## EXERCISE
Reproduce word for word the lines between those holding "Vias in the first global route - 29800" and "CP top delay family - flip-flops", inclusive, and nothing else from the data below.

## PROVIDED INFORMATION

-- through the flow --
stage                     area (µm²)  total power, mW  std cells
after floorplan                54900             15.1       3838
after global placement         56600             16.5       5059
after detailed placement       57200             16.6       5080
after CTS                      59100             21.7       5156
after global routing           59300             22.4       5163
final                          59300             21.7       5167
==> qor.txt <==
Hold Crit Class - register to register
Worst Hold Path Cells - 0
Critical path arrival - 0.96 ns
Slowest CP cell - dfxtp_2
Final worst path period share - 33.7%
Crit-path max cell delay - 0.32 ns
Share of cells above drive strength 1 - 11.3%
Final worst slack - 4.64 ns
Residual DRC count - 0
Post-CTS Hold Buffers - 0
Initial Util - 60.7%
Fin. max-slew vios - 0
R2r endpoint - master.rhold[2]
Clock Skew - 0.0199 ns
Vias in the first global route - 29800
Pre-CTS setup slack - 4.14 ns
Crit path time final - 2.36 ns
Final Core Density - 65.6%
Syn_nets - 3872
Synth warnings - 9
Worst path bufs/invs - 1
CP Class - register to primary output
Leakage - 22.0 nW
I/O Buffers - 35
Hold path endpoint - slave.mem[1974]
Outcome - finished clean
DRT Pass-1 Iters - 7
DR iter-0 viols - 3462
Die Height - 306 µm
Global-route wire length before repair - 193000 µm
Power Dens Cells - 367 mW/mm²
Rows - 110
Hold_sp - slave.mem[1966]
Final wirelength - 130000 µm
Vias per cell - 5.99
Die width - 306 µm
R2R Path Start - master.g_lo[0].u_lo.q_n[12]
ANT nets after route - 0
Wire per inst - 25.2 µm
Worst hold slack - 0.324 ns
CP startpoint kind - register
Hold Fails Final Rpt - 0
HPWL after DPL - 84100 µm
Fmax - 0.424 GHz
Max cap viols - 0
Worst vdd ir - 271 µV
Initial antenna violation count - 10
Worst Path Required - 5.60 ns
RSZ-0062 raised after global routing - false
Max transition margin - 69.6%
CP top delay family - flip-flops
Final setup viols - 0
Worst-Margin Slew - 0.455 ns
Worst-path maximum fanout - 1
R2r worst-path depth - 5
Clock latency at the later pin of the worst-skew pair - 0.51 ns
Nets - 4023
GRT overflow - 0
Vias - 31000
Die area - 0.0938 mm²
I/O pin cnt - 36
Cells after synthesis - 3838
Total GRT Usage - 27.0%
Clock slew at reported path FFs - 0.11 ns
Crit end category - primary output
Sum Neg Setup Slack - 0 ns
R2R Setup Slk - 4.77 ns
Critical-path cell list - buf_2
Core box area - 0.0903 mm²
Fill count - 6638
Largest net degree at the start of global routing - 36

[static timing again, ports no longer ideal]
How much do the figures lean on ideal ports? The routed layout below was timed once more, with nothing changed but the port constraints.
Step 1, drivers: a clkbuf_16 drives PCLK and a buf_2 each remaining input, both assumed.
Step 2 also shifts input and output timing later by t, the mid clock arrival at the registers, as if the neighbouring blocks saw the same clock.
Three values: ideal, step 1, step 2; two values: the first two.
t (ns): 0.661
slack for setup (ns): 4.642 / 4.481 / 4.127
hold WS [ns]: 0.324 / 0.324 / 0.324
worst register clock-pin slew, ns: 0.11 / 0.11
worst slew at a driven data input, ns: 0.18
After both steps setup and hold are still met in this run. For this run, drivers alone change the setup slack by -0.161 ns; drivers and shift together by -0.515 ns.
Source: an optimization exercise on an open RTL-to-GDS flow (aim: a short achievable clock period and few clock cycles). Production flows keep margins and buffers that such runs may drop.
Function was checked by simulation only, so behaviour that the tests miss may differ from the original.
Power figures rest on the tool's default switching activity, not on a simulated workload.

==> flow/design.v <==
module multi_cpu(
    input wire clk,
    input wire reset,
    output wire [31:0] imem_addr,
    input wire [31:0] imem_rdata,
    output wire [31:0] dmem_addr,
    output wire [31:0] dmem_wdata,
    output wire dmem_we,
    input wire [31:0] dmem_rdata,
    output wire halted
    );
reg [31:0] pc;
reg        halt_r;
reg        x_valid;
reg [4:0]  x_dest;       
reg [31:0] x_a;          
reg [31:0] x_op2;        
reg [31:0] x_opn;        
reg [31:0] x_sd;         
reg        x_sub;
reg        x_rsum, x_ror, x_rand, x_rsll, x_rslt;
reg [4:0]  x_sa;
reg [31:0] x_pc4;
reg [31:0] x_imm;        
reg [31:0] x_pc;
reg        x_beq, x_bne, x_bgtz, x_jr, x_sw, x_lw, x_halt;
reg        x_pred;       
reg [31:0] x_jrpred;     
reg        btb_v;
reg [31:0] btb_pc, btb_tgt;
reg [4:0]  m_dest;
reg [31:1] m_wen;        
reg [31:0] m_res;
reg [31:0] m_sd;
reg        m_we;
reg        m_lw;
reg [31:0] rf [1:31];
assign imem_addr  = pc;
assign dmem_addr  = m_res;
assign dmem_wdata = m_sd;
assign dmem_we    = m_we;
assign halted     = halt_r;
wire [31:0] wb = m_lw ? dmem_rdata : m_res;    
wire [32:0] sum33 = {x_a, 1'b1} + {x_opn, x_sub};
wire [31:0] sum = sum33[32:1];
wire lt = (x_a[31] ^ x_op2[31]) ? x_a[31] : sum[31];
wire eq = (x_a == x_op2);
wire [31:0] c31 = {1'b0, x_a[30:0]} + {1'b0, x_opn[30:0]} + 32'd1;
wire dneg = x_a[31] ^ x_opn[31] ^ c31[31];
wire [31:0] res_other = ({32{x_ror}}  & (x_a | x_op2)) |
                        ({32{x_rand}} & (x_a & x_op2)) |
                        ({32{x_rsll}} & (x_op2 << x_sa)) |
                        {31'b0, x_rslt & lt};
wire [31:0] res = x_rsum ? sum : res_other;
wire br_taken = (x_beq & eq) | (x_bne & ~eq) | (x_bgtz & ~eq & ~dneg);
wire br_miss = (x_beq | x_bne | x_bgtz) & (br_taken ^ x_pred);
wire jr_miss = x_jr & (x_a != x_jrpred);
wire redirect = x_valid & (br_miss | jr_miss);
wire [31:0] x_bt = x_pc4 + {x_imm[29:0], 2'b00};
wire [31:0] redir_pc = x_jr ? x_a : x_pred ? x_pc4 : x_bt;
wire [31:0] ins = imem_rdata;
wire [5:0] op = ins[31:26];
wire [4:0] f_rs = ins[25:21];
wire [4:0] f_rt = ins[20:16];
wire [4:0] f_rd = ins[15:11];
wire op_add  = (op == 6'b000000);
wire op_sub  = (op == 6'b000001);
wire op_addi = (op == 6'b000010);
wire op_or   = (op == 6'b010000);
wire op_and  = (op == 6'b010001);
wire op_ori  = (op == 6'b010010);
wire op_sll  = (op == 6'b011000);
wire op_slt  = (op == 6'b100110);
wire op_slti = (op == 6'b100111);
wire op_sw   = (op == 6'b110000);
wire op_lw   = (op == 6'b110001);
wire op_beq  = (op == 6'b110100);
wire op_bne  = (op == 6'b110101);
wire op_bgtz = (op == 6'b110110);
wire op_j    = (op == 6'b111000);
wire op_jr   = (op == 6'b111001);
wire op_jal  = (op == 6'b111010);
wire op_halt = (op == 6'b111111);
wire f_rtype = op_add | op_sub | op_or | op_and | op_slt | op_sll;
wire f_itype = op_addi | op_ori | op_slti | op_lw;
wire f_br    = op_beq | op_bne | op_bgtz;
wire [4:0] f_dest = f_rtype ? f_rd : f_itype ? f_rt : op_jal ? 5'd31 : 5'd0;
wire f_use_rs = (f_rtype & ~op_sll) | f_itype | op_sw | f_br | op_jr;
wire f_use_rt = f_rtype | op_sw | f_br;
wire f_sub  = op_sub | op_slt | op_slti | f_br;
wire f_bimm = f_itype | op_sw | op_jal;
wire [31:0] pc4 = pc + 32'd4;
wire [31:0] f_sext = {{16{ins[15]}}, ins[15:0]};
wire [31:0] f_imm  = op_jal ? pc4 : op_ori ? {16'b0, ins[15:0]} : f_sext;
wire dep_xa = x_valid & (x_dest != 5'd0) & (f_rs == x_dest);
wire dep_xb = x_valid & (x_dest != 5'd0) & (f_rt == x_dest);
wire dep_ma = (m_dest != 5'd0) & (f_rs == m_dest);
wire dep_mb = (m_dest != 5'd0) & (f_rt == m_dest);
wire [31:0] rfz [0:31];            
assign rfz[0] = 32'd0;
genvar g;
generate
    for (g = 1; g < 32; g = g + 1) begin : rd
        assign rfz[g] = rf[g];
    end
endgenerate
wire [31:0] rf_a = rfz[f_rs];
wire [31:0] rf_b = rfz[f_rt];
wire [31:0] f_b = dep_xb ? res : dep_mb ? wb : rf_b;
wire a_res = ~op_jal & dep_xa;
wire a_wb  = ~op_jal & ~dep_xa & dep_ma;
wire a_rf  = ~op_jal & ~dep_xa & ~dep_ma;
wire b_imm = f_bimm;
wire b_res = ~f_bimm & dep_xb;
wire a_rs = a_res & x_rsum;
wire a_ro = a_res & ~x_rsum;
wire b_rs = b_res & x_rsum;
wire b_ro = b_res & ~x_rsum;
wire b_wb  = ~f_bimm & ~dep_xb & dep_mb;
wire b_rf  = ~f_bimm & ~dep_xb & ~dep_mb;
wire [31:0] f_a   = ({32{a_rs}} & sum) | ({32{a_ro}} & res_other) |
                    ({32{a_wb}} & wb) | ({32{a_rf}} & rf_a);
wire [31:0] f_op2 = ({32{b_imm}} & f_imm) | ({32{b_rs}} & sum) | ({32{b_ro}} & res_other) |
                    ({32{b_wb}} & wb) | ({32{b_rf}} & rf_b);
wire bp = ~f_sub;
wire bn = f_sub;
wire [31:0] f_opn = ({32{b_imm & bp}} & f_imm)     | ({32{b_imm & bn}} & ~f_imm) |
                    ({32{b_rs & bp}} & sum)        | ({32{b_rs & bn}} & ~sum) |
                    ({32{b_ro & bp}} & res_other)  | ({32{b_ro & bn}} & ~res_other) |
                    ({32{b_wb & bp}} & wb)         | ({32{b_wb & bn}} & ~wb) |
                    ({32{b_rf & bp}} & rf_b)       | ({32{b_rf & bn}} & ~rf_b);
wire f_stall = x_valid & x_lw & ((f_use_rs & dep_xa) | (f_use_rt & dep_xb));
wire f_pred = btb_v & (pc == btb_pc);
wire [31:0] f_jrpred = dep_xa ? sum : dep_ma ? wb : rf[31];
wire kill_f = redirect | (x_valid & x_halt) | halt_r;
wire f_go = ~kill_f & ~f_stall;
always @(posedge clk or posedge reset) begin
    if (reset)
        pc <= 32'd0;
    else if (redirect)
        pc <= redir_pc;
    else if (f_stall)
        pc <= pc;
    else if (op_j | op_jal)
        pc <= {pc4[31:28], ins[25:0], 2'b00};
    else if (f_pred)
        pc <= btb_tgt;
    else if (op_jr)
        pc <= f_jrpred;
    else
        pc <= pc4;
end
always @(posedge clk or posedge reset) begin
    if (reset)
        btb_v <= 1'b0;
    else if (x_valid & br_taken & ~x_pred & x_imm[31])
        btb_v <= 1'b1;
end
always @(posedge clk) begin
    if (x_valid & br_taken & ~x_pred & x_imm[31]) begin
        btb_pc  <= x_pc;
        btb_tgt <= x_bt;
    end
end
always @(posedge clk or posedge reset) begin
    if (reset)
        halt_r <= 1'b0;
    else if (x_valid & x_halt)
        halt_r <= 1'b1;
end
always @(posedge clk or posedge reset) begin
    if (reset)
        x_valid <= 1'b0;
    else
        x_valid <= f_go;
end
always @(posedge clk) begin
    x_dest <= f_dest;
    x_a    <= f_a;
    x_op2  <= f_op2;
    x_opn  <= f_opn;
    x_imm  <= f_sext;
    x_sd   <= f_b;
    x_sub  <= f_sub;
    x_rsum <= op_add | op_sub | op_addi | op_lw | op_sw | op_jal;
    x_ror  <= op_or | op_ori;
    x_rand <= op_and;
    x_rsll <= op_sll;
    x_rslt <= op_slt | op_slti;
    x_sa   <= ins[10:6];
    x_pc4  <= pc4;
    x_beq  <= op_beq;
    x_bne  <= op_bne;
    x_bgtz <= op_bgtz;
    x_jr   <= op_jr;
    x_sw   <= op_sw;
    x_lw   <= op_lw;
    x_halt <= op_halt;
    x_pred <= f_pred;
    x_pc   <= pc;
    x_jrpred <= f_jrpred;
end
integer i, j;
always @(posedge clk or posedge reset) begin
    if (reset) begin
        m_we   <= 1'b0;
        m_dest <= 5'd0;
        m_wen  <= 31'd0;
    end else begin
        m_we   <= x_valid & x_sw;
        m_dest <= x_valid ? x_dest : 5'd0;
        for (i = 1; i < 32; i = i + 1)
            m_wen[i] <= x_valid & (x_dest == i);
    end
end
always @(posedge clk) begin
    m_res <= res;
    m_sd  <= x_sd;
    m_lw  <= x_lw;
end
always @(posedge clk or posedge reset) begin
    if (reset) begin
        for (j = 1; j < 32; j = j + 1)
            rf[j] <= 32'd0;
    end else begin
        for (j = 1; j < 32; j = j + 1)
            if (m_wen[j])
                rf[j] <= wb;
    end
end
endmodule
Background: an optimization exercise with open tools, aiming at small area, a short achievable clock period and few clock cycles per item. Do not read the settings as production practice. Function was checked by simulation only, so behaviour that the tests miss may differ from the original.

==> build 24 <==
// geofence
module geofence ( clk,reset,X,Y,R,valid,is_inside);
input clk;
input reset;
input [9:0] X;
input [9:0] Y;
input [10:0] R;
output valid;
output is_inside;
reg [5:0] cyc;
reg valid_r, isin_r;
reg [1:0] opm;    
reg       npm;    
reg [2:0] npa, npb;
reg [2:0] nrot;   
reg [1:0] sq;     
reg       rh;     
reg       ce;     
reg [2:0] ci, cj;
reg       acc;    
localparam LAST = 6'd47;
always @(*) begin
    opm = 2'd0; sq = 2'd0; rh = 1'b0; ce = 1'b0; ci = 3'd0; cj = 3'd0; acc = 1'b0;
    npm = 1'b0; npa = 3'd0; npb = 3'd0; nrot = 3'd0;
    case (cyc)
    6'd0: begin opm = 2'd0; sq = 2'd0; rh = 1'b0; ce = 1'b0; ci = 3'd0; cj = 3'd0; acc = 1'b0; npm = 1'b0; npa = 3'd0; npb = 3'd0; nrot = 3'd1; end
    6'd1: begin opm = 2'd0; sq = 2'd0; rh = 1'b0; ce = 1'b0; ci = 3'd0; cj = 3'd0; acc = 1'b0; npm = 1'b0; npa = 3'd0; npb = 3'd0; nrot = 3'd2; end
    6'd2: begin opm = 2'd0; sq = 2'd0; rh = 1'b0; ce = 1'b0; ci = 3'd0; cj = 3'd0; acc = 1'b0; npm = 1'b0; npa = 3'd1; npb = 3'd2; nrot = 3'd3; end
    6'd3: begin opm = 2'd0; sq = 2'd0; rh = 1'b0; ce = 1'b0; ci = 3'd0; cj = 3'd0; acc = 1'b0; npm = 1'b0; npa = 3'd1; npb = 3'd3; nrot = 3'd4; end
    6'd4: begin opm = 2'd0; sq = 2'd0; rh = 1'b0; ce = 1'b0; ci = 3'd0; cj = 3'd0; acc = 1'b0; npm = 1'b0; npa = 3'd2; npb = 3'd3; nrot = 3'd5; end
    6'd5: begin opm = 2'd0; sq = 2'd0; rh = 1'b0; ce = 1'b1; ci = 3'd1; cj = 3'd2; acc = 1'b0; npm = 1'b0; npa = 3'd1; npb = 3'd4; nrot = 3'd0; end
    6'd6: begin opm = 2'd0; sq = 2'd0; rh = 1'b0; ce = 1'b1; ci = 3'd1; cj = 3'd3; acc = 1'b0; npm = 1'b0; npa = 3'd2; npb = 3'd4; nrot = 3'd1; end
    6'd7: begin opm = 2'd0; sq = 2'd0; rh = 1'b0; ce = 1'b1; ci = 3'd2; cj = 3'd3; acc = 1'b0; npm = 1'b0; npa = 3'd3; npb = 3'd4; nrot = 3'd2; end
    6'd8: begin opm = 2'd0; sq = 2'd0; rh = 1'b0; ce = 1'b1; ci = 3'd1; cj = 3'd4; acc = 1'b0; npm = 1'b0; npa = 3'd1; npb = 3'd5; nrot = 3'd3; end
  ...
export LEC_CHECK = 0
export ABC_CLOCK_PERIOD_IN_PS = 6000
export CAP_MARGIN = 20
export CORE_MARGIN = 2
export CORE_UTILIZATION = 40
export SLEW_MARGIN = 20
create_clock -name core_clock -period 22.0 [get_ports {clk}]
standard.sh (not shown) runs the stock make flow with config.mk's settings and CLKGATE_MAP_FILE= SYNTH_SCRIPT=/design/flow/synth_recipe.tcl, a recipe that flattens the netlist after the stock synthesis.
==> flow/flow/run.sh <==
#!/bin/bash
# The standard layout (the standard.sh, unchanged synthesis and steps),
# with repair_timing asked for 17 ns of extra setup slack so that it works
# on the paths that set the achieved period. Same clock and constraints.
set -euo pipefail
bash standard.sh SETUP_SLACK_MARGIN=17 finish > flow_make.log 2>&1
==> build 7 (differences from build 24) <==
--- a/flow/design.v
+++ b/flow/design.v
@@ -221,13 +221,13 @@
         u4p = xb;  u4q = x0;
     end
     2'd1: begin  
         u1p = xa;  u1q = xb;
         u2p = xa;  u2q = xb;
         u3p = ya;  u3q = yb;
-        u4p = yb;  u4q = ya;
+        u4p = ya;  u4q = yb;
     end
     2'd2: begin  
         u1p = s_h; u1q = 12'd0;
         u2p = s_h; u2q = rah;
         u3p = s_h; u3q = rbh;
         u4p = s_h; u4q = a_h;
@@ -256,13 +256,14 @@
     p1 <= o1 * o2;
     p2 <= o3 * o4;
     gp1 <= g1;
     gp2 <= g2;
 end
 wire p2gt = p2 > p1;
-wire ccw = gp2 ? (gp1 ? p2gt : 1'b1) : (gp1 ? 1'b0 : !p2gt);
+wire p2lt = p2 < p1;
+wire ccw = gp2 ? (gp1 ? p2gt : 1'b1) : (gp1 ? 1'b0 : p2lt);
 always @(*) begin
     for (m = 1; m < 6; m = m + 1) begin
         if (cyc == 6'd0)
             rankn[m] = 3'd0;
         else if (ce && ((ccw && cj == m) || (!ccw && ci == m)))
             rankn[m] = rank[m] + 3'd1;
@@ -280,18 +281,22 @@
     2'd0: sqi = p1 + p2;
     2'd1: sqi = p1;
     default: sqi = vh;
     endcase
 end
 geofence_sqrt #(.CUT(12'b0001_0010_0100)) U_SQ (.clk(clk), .a(sqi), .root(sqo));
-reg  [26:0] dacc;
-wire [26:0] dadd = {2'b00, p1, 1'b0} + (gp2 ? {3'b000, p2} : ~{3'b000, p2}) + {26'd0, ~gp2};
-wire [26:0] dnew = dacc + dadd;
-always @(posedge clk) begin
-    if (cyc == 6'd0)
-        dacc <= 27'd0;
-    else if (acc)
-        dacc <= dnew;
+reg [25:0] tacc;
+reg [25:0] sacc;
+wire [25:0] tnew = tacc + p1;
+wire [25:0] snew = gp2 ? sacc - p2 : sacc + p2;
+always @(posedge clk) begin
+    if (cyc == 6'd0) begin
+        tacc <= 26'd0;
+        sacc <= 26'd0;
+    end else if (acc) begin
+        tacc <= tnew;
+        sacc <= snew;
+    end
     if (cyc == LAST - 6'd1)
-        isin_r <= dnew[26] || (dnew == 27'd0);
+        isin_r <= !snew[25] && ({tnew, 1'b0} <= {1'b0, snew});
 end
 endmodule
==> flow/flow/run.sh (replaced) <==
#!/bin/bash
# The standard layout (the standard.sh, unchanged synthesis and steps),
# with repair_timing asked for 16.5 ns of extra setup slack so that it works
# on the paths that set the achieved period. Same clock and constraints.
set -euo pipefail
bash standard.sh SETUP_SLACK_MARGIN=16.5 finish > flow_make.log 2>&1
==> impl_results.md <==
* RD Place Congestion at 0.891
* Status: complete, no violations
* Complex-gate fraction of the synthesized area at 0.167
* R2R Setup Slk at 16.53 ns
* Adder-cell area share of the yosys netlist at 0.243
* # diodes at 0
* Horiz. Die Dim at 316 µm
* CP arrival at 1.16 ns
Source of the figures above: build 24

==> impl_results.md <==
* Horiz. Die Dim at 324 µm
* Setup violations, final at 0
* Vias at 34000
* Initial Utilization at 0.403
* RD Place Congestion at 0.931
* # diodes at 1
* Vias per cell at 5.45
* Complex-gate fraction of the synthesized area at 0.180
* Largest area contributor in the netlist: dfxtp_1
* Status: complete, no violations
* R2R Setup Slk at 16.49 ns
* Buffers outside the clock class at 172
Source of the figures above: build 7

Testbench counts of build 24, summed over its fixed seeds: cycles 115,192, objects 2,400.
Testbench counts of build 7, summed over its fixed seeds: cycles 115,192, objects 2,400.

## afterwards: timing with drivers on the ports
The results above use ideal ports. As a check the final layouts listed here were re-extracted and re-timed, cells and wires unchanged.
Step 1 (the two cells are an assumption about what drives the block):
set clk [get_ports {clk}]
set_driving_cell -lib_cell sky130_fd_sc_hd__clkbuf_16 $clk
set_driving_cell -lib_cell sky130_fd_sc_hd__buf_2 [delete_from_list [all_inputs] $clk]
Step 2 times the ports against the registers' clock, not the clock port: input delays grow and output delays shrink by t, the midpoint of the rising clock arrivals with the driver on.
a / b / c = ideal / step 1 / step 2; a / b = the first two.
run | t, ns | slack for setup (ns) | worst setup path after step 2 | slew at the worst register clock pin (ns)
build 24 | 0.724 | 16.445 / 16.381 / 16.527 | register to register | 0.07 / 0.07
build 7 | 0.734 | 16.403 / 16.338 / 16.494 | register to register | 0.07 / 0.07
After both steps every run listed still meets setup and hold.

## ANSWER FOR THE TASK
Vias in the first global route - 29800
Pre-CTS setup slack - 4.14 ns
Crit path time final - 2.36 ns
Final Core Density - 65.6%
Syn_nets - 3872
Synth warnings - 9
Worst path bufs/invs - 1
CP Class - register to primary output
Leakage - 22.0 nW
I/O Buffers - 35
Hold path endpoint - slave.mem[1974]
Outcome - finished clean
DRT Pass-1 Iters - 7
DR iter-0 viols - 3462
Die Height - 306 µm
Global-route wire length before repair - 193000 µm
Power Dens Cells - 367 mW/mm²
Rows - 110
Hold_sp - slave.mem[1966]
Final wirelength - 130000 µm
Vias per cell - 5.99
Die width - 306 µm
R2R Path Start - master.g_lo[0].u_lo.q_n[12]
ANT nets after route - 0
Wire per inst - 25.2 µm
Worst hold slack - 0.324 ns
CP startpoint kind - register
Hold Fails Final Rpt - 0
HPWL after DPL - 84100 µm
Fmax - 0.424 GHz
Max cap viols - 0
Worst vdd ir - 271 µV
Initial antenna violation count - 10
Worst Path Required - 5.60 ns
RSZ-0062 raised after global routing - false
Max transition margin - 69.6%
CP top delay family - flip-flops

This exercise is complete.